AI, Artificial Intelligence, Deep Learning Algorithms, cognitive computing- these techniques and terms have been the focus of the scientific community and laymen on the internet, respectively.
With its ability to mimic the human’s cognitive process and vast storage capacity, AI has been revolutionizing entire industrial and service sectors.
Capitalizing on the potential and capabilities, Google has trained its Artificial Intelligence to detect cardiovascular events through an eye scan. But how did Google achieve this? How does the process of integrating AI with Healthcare work?
Breaking Down the Process of Deep Learning Algorithms in Healthcare
Healthcare, in general, faces challenges like cost reductions in prevention and treatment, low cost-effectiveness, overutilization, inadequate patient care, and high readmission and mortality rates.
To overcome the barriers, doctors, healthcare institutes, and data scientists have collaborated to enable clinically meaningful automated, predictive data analysis and AI Systems.
With medical professionals’ help, scientists collect big data from mobile phone applications, wearable devices, sociodemographics, “omic” data, and EHRs to train AI. Predictive analytics & decision support systems are then built for doctors to correct diagnoses at the right time!
The process can be visualized, as seen in the image below.
Transformation in Cardiovascular diagnostics by Google AI
With its health-tech subsidiary Verily, Google has discovered a novel approach to assessing the risk of heart disease using deep learning. Their scientists have trained Google’s Artificial Intelligence using data from 28,355 patients by feeding the AI with their eye scans and general medical records.
The deep learning algorithm scans the patient’s rear interior wall of the eye (the fundus). By analyzing the same, it can accurately deduct the person’s age, gender, blood pressure, and smoking status. Using this data; the AI can further predict the patient’s cardiovascular disease risk using optic disks and blood vessels.
Future of Google AI and Other Machine Learning Algorithms in Combating Cardiovascular Diseases
Currently, Google’s algorithm demonstrates the ability to predict cardiovascular risk by analyzing retinal images with an accuracy rate of 70%. It is only slightly lower than the commonly used blood test method, which has an accuracy rate of 72%.
Alun Hughes, professor of Cardiovascular Physiology and Pharmacology at London’s UCL, said Google’s approach sounded credible because of the “long history of looking at the retina to predict cardiovascular risk.” He also stated that artificial intelligence could potentially speed up existing forms of medical analysis. Further adding, he advised caution that the algorithm would need to be tested further before it could be trusted.
This is likely why Google has launched initiatives such as Project Baseline, a four-year study that aims to compile comprehensive medical records of 10,000 people.
It is believed that through the accumulation of sufficient data, artificial intelligence will be capable of potentially saving countless lives in the future. And the tech developments like Google and Wellnest AI are time-tested proofs of the positive implications of cognitive computing in the field of medicine.

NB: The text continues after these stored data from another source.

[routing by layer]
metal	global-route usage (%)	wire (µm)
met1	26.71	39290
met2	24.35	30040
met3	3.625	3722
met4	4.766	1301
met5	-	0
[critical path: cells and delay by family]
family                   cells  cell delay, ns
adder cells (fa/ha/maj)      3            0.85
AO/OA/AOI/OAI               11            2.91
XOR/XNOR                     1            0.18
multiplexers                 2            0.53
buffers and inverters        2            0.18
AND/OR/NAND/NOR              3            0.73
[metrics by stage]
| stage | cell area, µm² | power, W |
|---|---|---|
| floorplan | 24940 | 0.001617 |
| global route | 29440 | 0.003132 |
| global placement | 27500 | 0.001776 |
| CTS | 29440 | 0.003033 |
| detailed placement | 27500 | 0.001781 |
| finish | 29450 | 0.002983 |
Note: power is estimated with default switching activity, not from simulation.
**src/rtl/itoa_pkg.sv**
```systemverilog
package itoa_pkg;

    localparam int VALUE_BITS = 32;
    localparam int DIGIT_DEPTH = VALUE_BITS;
    localparam int ADDR_BITS = $clog2(DIGIT_DEPTH);
    localparam int COUNT_BITS = $clog2(DIGIT_DEPTH + 1);
    localparam int BIT_CNT_BITS = $clog2(VALUE_BITS);

    localparam logic [5:0] RADIX_MIN = 6'd2;
    localparam logic [5:0] RADIX_MAX = 6'd36;
    localparam logic [5:0] RADIX_RESET = 6'd10;
    localparam logic [5:0] RADIX_DECIMAL = 6'd10;

    localparam logic [7:0] ASCII_ZERO = 8'h30;
    localparam logic [7:0] ASCII_LOWER_A = 8'h61;
    localparam logic [7:0] ASCII_MINUS = 8'h2d;
    localparam logic [5:0] MAX_DECIMAL_DIGIT = 6'd9;

    typedef enum logic [2:0] {
        S_IDLE,
        S_DIV,
        S_SIGN,
        S_READ,
        S_LOAD,
        S_EMIT
    } state_t;

    typedef struct packed {
        logic                  start;
        logic [VALUE_BITS-1:0] dividend;
        logic [5:0]            divisor;
    } div_ctrl_t;

    typedef struct packed {
        logic                  busy;
        logic                  done;
        logic [VALUE_BITS-1:0] quotient;
        logic [5:0]            remainder;
    } div_stat_t;

    function automatic logic [7:0] ascii_of_digit(input logic [5:0] d);
        logic [7:0] code;
        if (d > MAX_DECIMAL_DIGIT) begin
            code = ASCII_LOWER_A + {2'b00, d} - 8'd10;
        end else begin
            code = ASCII_ZERO + {2'b00, d};
        end
        return code;
    endfunction

endpackage

```
**src/rtl/itoa_divider.sv**
```systemverilog
module itoa_divider (
    input  logic                clk,
    input  logic                rst_n,
    input  itoa_pkg::div_ctrl_t ctrl,
    output itoa_pkg::div_stat_t stat
);
    import itoa_pkg::*;

    logic                    busy_reg, busy_next;
    logic                    done_reg, done_next;
    logic [BIT_CNT_BITS-1:0] bit_cnt_reg, bit_cnt_next;
    logic [VALUE_BITS-1:0]   quo_reg, quo_next;
    logic [5:0]              rem_reg, rem_next;
    logic [5:0]              divisor_reg, divisor_next;
    logic [6:0]              trial;
    logic                    fits;

    assign trial = {rem_reg, quo_reg[VALUE_BITS-1]};
    assign fits = trial >= {1'b0, divisor_reg};

    always_comb
    begin
        busy_next = busy_reg;
        done_next = 1'b0;
        bit_cnt_next = bit_cnt_reg;
        quo_next = quo_reg;
        rem_next = rem_reg;
        divisor_next = divisor_reg;
        if (ctrl.start && !busy_reg) begin
            busy_next = 1'b1;
            bit_cnt_next = '0;
            quo_next = ctrl.dividend;
            rem_next = '0;
            divisor_next = ctrl.divisor;
        end else if (busy_reg) begin
            quo_next = {quo_reg[VALUE_BITS-2:0], fits};
            rem_next = fits ? 6'(trial - {1'b0, divisor_reg}) : trial[5:0];
            bit_cnt_next = bit_cnt_reg + 1'b1;
            if (bit_cnt_reg == BIT_CNT_BITS'(VALUE_BITS - 1)) begin
                busy_next = 1'b0;
                done_next = 1'b1;
            end
        end
    end

    always_ff @(posedge clk or negedge rst_n)
    begin
        if (!rst_n) begin
            busy_reg <= 1'b0;
            done_reg <= 1'b0;
            bit_cnt_reg <= '0;
        end else begin
            busy_reg <= busy_next;
            done_reg <= done_next;
            bit_cnt_reg <= bit_cnt_next;
        end
    end

    always_ff @(posedge clk)
    begin
        quo_reg <= quo_next;
        rem_reg <= rem_next;
        divisor_reg <= divisor_next;
    end

    assign stat.busy = busy_reg;
    assign stat.done = done_reg;
    assign stat.quotient = quo_reg;
    assign stat.remainder = rem_reg;

    a_done_after_busy: assert property (@(posedge clk) disable iff (!rst_n)
        done_reg |-> $past(busy_reg))
        else $error("Divider done without a preceding busy cycle.");

    a_rem_below_divisor: assert property (@(posedge clk) disable iff (!rst_n)
        done_reg |-> rem_reg < divisor_reg)
        else $error("Divider remainder not below the divisor.");

    a_no_start_busy: assert property (@(posedge clk) disable iff (!rst_n)
        busy_reg |=> busy_reg || done_reg)
        else $error("Divider left busy without signaling done.");

endmodule

```
**src/rtl/integer_to_ascii_any_base.sv**
```systemverilog
// Integer to ASCII converter in a configurable base from 2 to 36.
// The input channel (in_valid, in_ready, value) takes one 32-bit signed item.
// The output channel (out_valid, out_ready, character, last) gives its text,
// one ASCII character per item, most significant first, with last set on the
// final character. In base ten a negative value is led by a '-' character;
// other bases print the value as unsigned.
// The radix register is written through cfg_we and cfg_data; write it only while
// idle, the block itself does not enforce this; codes 0 and 1 act as 2 and codes above 36 act as 36.
// Each digit is one pass of the shared one-bit-per-cycle divider over all
// 32 dividend bits; after the last digit the text is sent, a sign first if
// any, and then each digit through the read, load and emit steps. The worst
// case is base two with 32 digits.
// in_ready is high only while no conversion is in progress.
// When the receiver stalls, the current character is held in the output
// register until it is taken.
// Reset clears the sequencer and sets the radix to ten; no clearing pass
// is needed.
module integer_to_ascii_any_base (
    input  logic                            clk,
    input  logic                            rst_n,
    input  logic                            cfg_we,
    input  logic [5:0]                      cfg_data,
    input  logic                            in_valid,
    output logic                            in_ready,
    input  logic signed [itoa_pkg::VALUE_BITS-1:0] value,
    output logic                            out_valid,
    input  logic                            out_ready,
    output logic [7:0]                      character,
    output logic                            last
);
    import itoa_pkg::*;

    state_t                state_reg, state_next;
    logic [5:0]            radix_reg;
    logic [5:0]            base_reg, base_next;
    logic                  neg_reg, neg_next;
    logic [COUNT_BITS-1:0] cnt_reg, cnt_next;
    logic [COUNT_BITS-1:0] idx_reg, idx_next;
    logic [7:0]            char_reg, char_next;
    logic                  last_reg, last_next;
    logic [5:0]            eff_radix;
    logic                  value_neg;
    logic [VALUE_BITS-1:0] magnitude;
    logic                  in_accept;
    logic                  out_accept;
    logic                  wr_en;
    logic [ADDR_BITS-1:0]  wr_addr;
    logic [ADDR_BITS-1:0]  rd_addr;
    logic [5:0]            rd_data_reg;
    logic [5:0]            digit_mem [DIGIT_DEPTH];
    div_ctrl_t             div_ctrl;
    div_stat_t             div_stat;

    itoa_divider u_div (
        .clk   (clk),
        .rst_n (rst_n),
        .ctrl  (div_ctrl),
        .stat  (div_stat)
    );

    always_comb
    begin
        priority if (radix_reg < RADIX_MIN) begin
            eff_radix = RADIX_MIN;
        end else if (radix_reg > RADIX_MAX) begin
            eff_radix = RADIX_MAX;
        end else begin
            eff_radix = radix_reg;
        end
    end

    assign value_neg = (eff_radix == RADIX_DECIMAL) && value[VALUE_BITS-1];
    assign magnitude = value_neg ? VALUE_BITS'(-value) : VALUE_BITS'(value);
    assign in_ready = (state_reg == S_IDLE);
    assign in_accept = in_valid && in_ready;
    assign out_valid = (state_reg == S_SIGN) || (state_reg == S_EMIT);
    assign out_accept = out_valid && out_ready;
    assign wr_addr = cnt_reg[ADDR_BITS-1:0];
    assign rd_addr = ADDR_BITS'(idx_reg - 1'b1);

    always_comb
    begin
        state_next = state_reg;
        base_next = base_reg;
        neg_next = neg_reg;
        cnt_next = cnt_reg;
        idx_next = idx_reg;
        char_next = char_reg;
        last_next = last_reg;
        wr_en = 1'b0;
        div_ctrl.start = 1'b0;
        div_ctrl.dividend = div_stat.quotient;
        div_ctrl.divisor = base_reg;
        unique case (state_reg)
            S_IDLE:
            begin
                if (in_accept) begin
                    base_next = eff_radix;
                    neg_next = value_neg;
                    cnt_next = '0;
                    div_ctrl.start = 1'b1;
                    div_ctrl.dividend = magnitude;
                    div_ctrl.divisor = eff_radix;
                    state_next = S_DIV;
                end
            end
            S_DIV:
            begin
                if (div_stat.done) begin
                    wr_en = 1'b1;
                    if (div_stat.quotient == '0
                        || cnt_reg == COUNT_BITS'(DIGIT_DEPTH - 1)) begin
                        idx_next = cnt_reg + 1'b1;
                        char_next = ASCII_MINUS;
                        last_next = 1'b0;
                        state_next = neg_reg ? S_SIGN : S_READ;
                    end else begin
                        cnt_next = cnt_reg + 1'b1;
                        div_ctrl.start = 1'b1;
                    end
                end
            end
            S_SIGN:
            begin
                if (out_accept) begin
                    state_next = S_READ;
                end
            end
            S_READ:
            begin
                state_next = S_LOAD;
            end
            S_LOAD:
            begin
                char_next = ascii_of_digit(rd_data_reg);
                last_next = (idx_reg == COUNT_BITS'(1));
                state_next = S_EMIT;
            end
            S_EMIT:
            begin
                if (out_accept) begin
                    idx_next = idx_reg - 1'b1;
                    state_next = last_reg ? S_IDLE : S_READ;
                end
            end
            default:
            begin
                state_next = S_IDLE;
            end
        endcase
    end

    always_ff @(posedge clk or negedge rst_n)
    begin
        if (!rst_n) begin
            state_reg <= S_IDLE;
            radix_reg <= RADIX_RESET;
            cnt_reg <= '0;
            idx_reg <= '0;
            neg_reg <= 1'b0;
        end else begin
            state_reg <= state_next;
            cnt_reg <= cnt_next;
            idx_reg <= idx_next;
            neg_reg <= neg_next;
            if (cfg_we) begin
                radix_reg <= cfg_data;
            end
        end
    end

    always_ff @(posedge clk)
    begin
        base_reg <= base_next;
        char_reg <= char_next;
        last_reg <= last_next;
    end

    always_ff @(posedge clk)
    begin
        if (wr_en) begin
            digit_mem[wr_addr] <= div_stat.remainder;
        end
        rd_data_reg <= digit_mem[rd_addr];
    end

    assign character = char_reg;
    assign last = last_reg;

    a_done_only_dividing: assert property (@(posedge clk) disable iff (!rst_n)
        div_stat.done |-> state_reg == S_DIV)
        else $error("Divider finished outside the division phase.");

    a_busy_after_accept: assert property (@(posedge clk) disable iff (!rst_n)
        in_accept |=> !in_ready && div_stat.busy)
        else $error("Conversion did not start after an accepted item.");

    a_idle_after_last: assert property (@(posedge clk) disable iff (!rst_n)
        out_accept && last |=> !out_valid && in_ready)
        else $error("Block not idle after the final character.");

    a_emit_index_valid: assert property (@(posedge clk) disable iff (!rst_n)
        state_reg == S_EMIT |-> idx_reg != '0 && last == (idx_reg == COUNT_BITS'(1)))
        else $error("Character index out of step with the last mark.");

endmodule

```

Wellnest’s AI Interpretation and Application
Wellnest Tech has developed an AI using data from millions of people to diagnose cardiovascular diseases. The Clinically certified and compliant AI studies the ECG Report of the patient and interprets it immediately.
The Wellnest 12L app also allows the doctor to notify the patient if they need urgent attention or possible medical care in the future. This way, the tech not only helps with immediate intervention but also allows the doctor to track the patient’s all past records as well for precise interpretation, diagnosis, and treatment.
The healthcare industry is gradually recognizing the significance of integrating AI-powered tools in its next-generation healthcare technology. The potential benefits of AI are immense, and it is believed that AI can streamline and elevate any process within the healthcare operation and delivery system.
It is a common belief that AI tools will replace the work of physicians and other healthcare staff, but rather, they will augment and improve the quality of human work. AI is poised to assist healthcare personnel with a plethora of tasks, ranging from administrative workflows to clinical documentation, patient outreach, and specialized support, such as image analysis, medical device automation, and patient monitoring.
The areas where AI can have the most significant impact are administrative workflows, image analysis, robotic surgery, virtual assistants, and clinical decision support. By leveraging AI, healthcare providers can enhance the quality of patient care and improve overall efficiency in the healthcare ecosystem.